Hey everyone! I was humble by all of the blogs submitted by the Florida Flight staff and players regarding Dr. Martin Luther King, Jr. I probably recite the mission statement of this franchise hundreds of times per month to everyone. It’s nice to see that we have an organization full of people that appreciate that mission as well. I think these MLK blogs add a unique element that is tough to find in minor league sports.
I saved my reflection for later for a specific reason. In this day and age, people have a short-term memory. We are all quick to forget things after the event is done and past. We see stores prepping for Christmas when Halloween is barely over. We all to often forget when a tragedy hits, like the Boxing Day Tsunami in Asia, the Haiti earthquake, or even Hurricane Katrina, that the rebuilding process can take decades. My thought was that if I share one more blog 2 days after the Martin Luther King, Jr. holiday, maybe a few people would spend a little bit more time reflecting on what the celebration is all about.
Martin Luther King, Jr. is one of my most favorite historical heroes of all time. Sure, we might not be related, but I’m quite proud to share the same last name with this man. I don’t think any of us today can fully fathom what it must have been like for this man to take such a stand during the Civil Rights Movement. I’m a workaholic myself, but I sincerely enjoy some nice quiet time, especially with my family. At the height of his movement, I’m not quite sure that Dr. King found much down time for himself, and that’s just one piece of the expensive price he paid for the United States to get to where we are today.
Of course I watched some NBA action on Monday. To my surprise, I learned something that I’m surprised I was never taught before from Boston Celtics coach Doc Rivers. He was filmed giving a pre-game speech to his players, and talked about how Dr. King’s “I Have a Dream” speech was not written for that day. It was straight from his heart, and he had no intention of sharing that on that day. Yet…that’s probably one of the most infamous speeches ever in American History, and quite possibly the world! Coach Rivers said that if you listen closely to the playback of that speech, you’ll hear someone in the background saying over and over again, “Tell them about the dream!” Dr. King had such a vision, and I have no doubt that vision was from God. It carried with it what many would deduce as an awful ending…being assassinated! I can’t help but wonder if we would be where we are today if Dr. King did not lose his life for the Civil Rights Movement.

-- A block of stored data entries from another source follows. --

===== config.mk =====
export PLATFORM = sky130hd
export DESIGN_NAME = addsub_serial
export DESIGN_NICKNAME = d
export VERILOG_FILES = /design/src/rtl/addsub_serial.sv
export SDC_FILE = /design/constraint.sdc
export NUM_CORES = 1
export LEC_CHECK = 0
export CAP_MARGIN = 20
export CORE_UTILIZATION = 54
export CTS_BUF_LIST = sky130_fd_sc_hd__clkbuf_8
export DETAILED_ROUTE_END_ITERATION = 6
export PLACE_DENSITY_LB_ADDON = 0.12
export REMOVE_ABC_BUFFERS = 1
export SETUP_SLACK_MARGIN = 0.3
export SYNTH_ARGS = -nofsm -noshare
export SYNTH_HDL_FRONTEND = slang
export SYNTH_SLANG_ARGS = --single-unit

===== constraint.sdc =====
create_clock -name clk -period 1.8 [get_ports clk]
set_input_delay 0.18 -clock clk [delete_from_list [all_inputs] [get_ports clk]]
set_output_delay 0.18 -clock clk [all_outputs]
set_load 0.02 [all_outputs]
$ cat src/rtl/full_adder.sv
// Single-bit full adder built from two half adders.
module full_adder (
  input  logic A,
  input  logic B,
  input  logic Ci,
  output logic S,
  output logic Co
);

  logic s0, c0, c1;

  half_adder u_ha0 (
    .A  (A),
    .B  (B),
    .S  (s0),
    .Co (c0)
  );

  half_adder u_ha1 (
    .A  (s0),
    .B  (Ci),
    .S  (S),
    .Co (c1)
  );

  // At most one of the two half-adder carries can be set.
  always_comb begin
    Co = c0 | c1;
  end

endmodule

$ cat src/rtl/half_adder.sv
// Single-bit half adder.
module half_adder (
  input  logic A,
  input  logic B,
  output logic S,
  output logic Co
);

  // Sum is the XOR, carry the AND of the two inputs.
  always_comb begin
    S  = A ^ B;
    Co = A & B;
  end

endmodule

$ cat src/rtl/serial_adder.sv
// Bit-serial unsigned adder: one full adder and a carry flop, LSB first.
module serial_adder
  import serial_adder_pkg::*;
#(
  parameter int unsigned WIDTH = 8
) (
  input  logic          CLK,
  input  logic          RST,
  serial_adder_if.slave bus
);

  localparam int unsigned CntW = $clog2(WIDTH);

  if (WIDTH < 2 || WIDTH > SA_MAX_WIDTH) begin : g_width_check
    $error("serial_adder: WIDTH out of range");
  end

  sa_state_t        state_q, state_d;
  logic [WIDTH-1:0] a_sr_q, a_sr_d;
  logic [WIDTH-1:0] b_sr_q, b_sr_d;
  logic [WIDTH-1:0] sum_sr_q, sum_sr_d;
  logic             carry_q, carry_d;
  logic [CntW-1:0]  cnt_q, cnt_d;
  logic [WIDTH-1:0] s_q, s_d;
  logic             co_q, co_d;

  logic fa_s, fa_co;

  full_adder u_fa (
    .A  (a_sr_q[0]),
    .B  (b_sr_q[0]),
    .Ci (carry_q),
    .S  (fa_s),
    .Co (fa_co)
  );

  // State and datapath registers; reset wins over everything.
  always_ff @(posedge CLK) begin
    if (RST) begin
      state_q  <= IDLE;
      a_sr_q   <= '0;
      b_sr_q   <= '0;
      sum_sr_q <= '0;
      carry_q  <= 1'b0;
      cnt_q    <= '0;
      s_q      <= '0;
      co_q     <= 1'b0;
    end else begin
      state_q  <= state_d;
      a_sr_q   <= a_sr_d;
      b_sr_q   <= b_sr_d;
      sum_sr_q <= sum_sr_d;
      carry_q  <= carry_d;
      cnt_q    <= cnt_d;
      s_q      <= s_d;
      co_q     <= co_d;
    end
  end

  // Next-state and datapath control.
  always_comb begin
    state_d  = state_q;
    a_sr_d   = a_sr_q;
    b_sr_d   = b_sr_q;
    sum_sr_d = sum_sr_q;
    carry_d  = carry_q;
    cnt_d    = cnt_q;
    s_d      = s_q;
    co_d     = co_q;
    case (state_q)
      IDLE: begin
        if (bus.START) begin
          a_sr_d   = bus.A;
          b_sr_d   = bus.B;
          sum_sr_d = '0;
          carry_d  = 1'b0;
          cnt_d    = '0;
          state_d  = SHIFT;
        end
      end
      SHIFT: begin
        sum_sr_d = {fa_s, sum_sr_q[WIDTH-1:1]};
        a_sr_d   = {1'b0, a_sr_q[WIDTH-1:1]};
        b_sr_d   = {1'b0, b_sr_q[WIDTH-1:1]};
        carry_d  = fa_co;
        if (cnt_q == CntW'(WIDTH - 1)) begin
          // Last bit: publish the complete sum including this edge's bit.
          s_d     = sum_sr_d;
          co_d    = fa_co;
          state_d = DONE;
        end else begin
          cnt_d = cnt_q + 1'b1;
        end
      end
      DONE: begin
        state_d = IDLE;
      end
      default: begin
        state_d = IDLE;
      end
    endcase
  end

  // Outputs come straight from registers only.
  always_comb begin
    bus.BUSY = (state_q != IDLE);
    bus.DONE = (state_q == DONE);
    bus.S    = s_q;
    bus.Co   = co_q;
  end

endmodule

$ cat src/flat_wrapper.sv
// flat-port wrapper written by rule: the top's interface ports become plain ports
module serial_adder_flat import serial_adder_pkg::*;
#(
  parameter int unsigned WIDTH = 8
)
  (CLK, RST, bus_START, bus_A, bus_B, bus_BUSY, bus_DONE, bus_S, bus_Co);
  serial_adder_if #(.WIDTH(WIDTH)) bus_i ();
  input  logic CLK;
  input  logic RST;
  input wire logic [$bits(bus_i.START)-1:0] bus_START;
  input wire logic [$bits(bus_i.A)-1:0] bus_A;
  input wire logic [$bits(bus_i.B)-1:0] bus_B;
  output wire logic [$bits(bus_i.BUSY)-1:0] bus_BUSY;
  output wire logic [$bits(bus_i.DONE)-1:0] bus_DONE;
  output wire logic [$bits(bus_i.S)-1:0] bus_S;
  output wire logic [$bits(bus_i.Co)-1:0] bus_Co;
  assign bus_i.START = bus_START;
  assign bus_i.A = bus_A;
  assign bus_i.B = bus_B;
  assign bus_BUSY = bus_i.BUSY;
  assign bus_DONE = bus_i.DONE;
  assign bus_S = bus_i.S;
  assign bus_Co = bus_i.Co;
  serial_adder #(.WIDTH(WIDTH)) u_core (.CLK(CLK), .RST(RST), .bus(bus_i));
endmodule
$ cat config.mk
export PLATFORM = sky130hd
export DESIGN_NAME = serial_adder_flat
export DESIGN_NICKNAME = d
export VERILOG_FILES = /design/src/rtl/serial_adder_pkg.sv /design/src/rtl/serial_adder_if.sv /design/src/rtl/full_adder.sv /design/src/rtl/half_adder.sv /design/src/rtl/serial_adder.sv /design/src/flat_wrapper.sv
export SDC_FILE = /design/constraint.sdc
export NUM_CORES = 1
export LEC_CHECK = 0
export CAP_MARGIN = 20
export CELL_PAD_IN_SITES_DETAIL_PLACEMENT = 0
export CELL_PAD_IN_SITES_GLOBAL_PLACEMENT = 1
export CORE_MARGIN = 4
export CORE_UTILIZATION = 42
export CTS_CLUSTER_DIAMETER = 150
export CTS_CLUSTER_SIZE = 8
export DETAILED_ROUTE_END_ITERATION = 10
export GPL_ROUTABILITY_DRIVEN = 0
export PLACE_DENSITY = 0.81
export SKIP_LAST_GASP = 1
export SLEW_MARGIN = 10
export SYNTH_ARGS = -nofsm -noshare
export SYNTH_HDL_FRONTEND = slang
export SYNTH_SLANG_ARGS = --single-unit
$ cat constraint.sdc
create_clock -name CLK -period 4.5 [get_ports CLK]
set_clock_uncertainty 0.15 [all_clocks]
set_input_delay 1.35 -clock CLK [delete_from_list [all_inputs] [get_ports CLK]]
set_output_delay 1.35 -clock CLK [all_outputs]
set_load 0.02 [all_outputs]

I lived a unique life. I don’t talk about it much, because I’m sure it comes across as funny to many people, but I know first hand, despite being white, what it feels like to be a minority. I grew up a minority in Inkster, a suburb of Detroit, Michigan. I recall noticing all of the white families migrating to different areas to live, and before I knew it, we were one of the only white families left in the neighborhood. You probably wouldn’t guess, but I use to get into fights all of the time as a young teenager. Most of the time, it was simply because I was a short, scrawny, nerdy-looking white boy that was easy to pick on. Unfortunately, I was not about to back down to anyone. My father told me early on that if I didn’t stand up for myself I would be miserable for the rest of my life…even if it meant taking a beating after mouthing back. I think that’s why I’m so competitive and feisty today. I’ve never been one to back down from anything life throws my way.
Growing up a minority has made me empathize with the plight of not just African-Americans but ALL races…all people that are put in positions where they are subjects of discrimination. I remember walking in Paintsville, Kentucky during my college days holding Florence’s (now my wife) hand at the Apple Festival. Florence and I are a biracial couple (she is from Sri Lanka). We got some brutal stares, and people were not to found of us holding hands. We never let go though. As far as we have come, we still have some challenges that I’m not sure, given the history, that we will ever get over. I’m eternally grateful for Dr. King, his message and movement, and all that he did to help instill racial equality among all citizens of the United States. I just never want to forget…I never want to stop doing my part to represent that same equality everywhere that I go.
Let us not have a short term memory. Let’s remember that complete equality is something we will probably have to strive for forever. As a self-proclaimed leader, I look around and wonder where people like Dr. King, Malcolm X, and…well, Jesus Christ and His disciples have gone. While America is treading water amidst the worst economic crisis my generation has ever seen, I see a lack of leadership. I see an America that likes comfort more than justice (and I’m guilty as charge to some degree). That’s why I try to reflect on this every chance that I get. When I die and get to heaven, I want to be able to stand before God without any talent left and be able to say that I used everything He gave me. Oh my…if only we all had that same drive, motivation and commitment! Perhaps it wouldn’t have taken 6 decades to elect a minority as the President of the United States of America.
It is my prayer is that we celebrate Dr. King’s life daily, and that we honor his mission and commitment with our own lives! Stand for equality each and every day. You never know when you might end up as a minority yourself!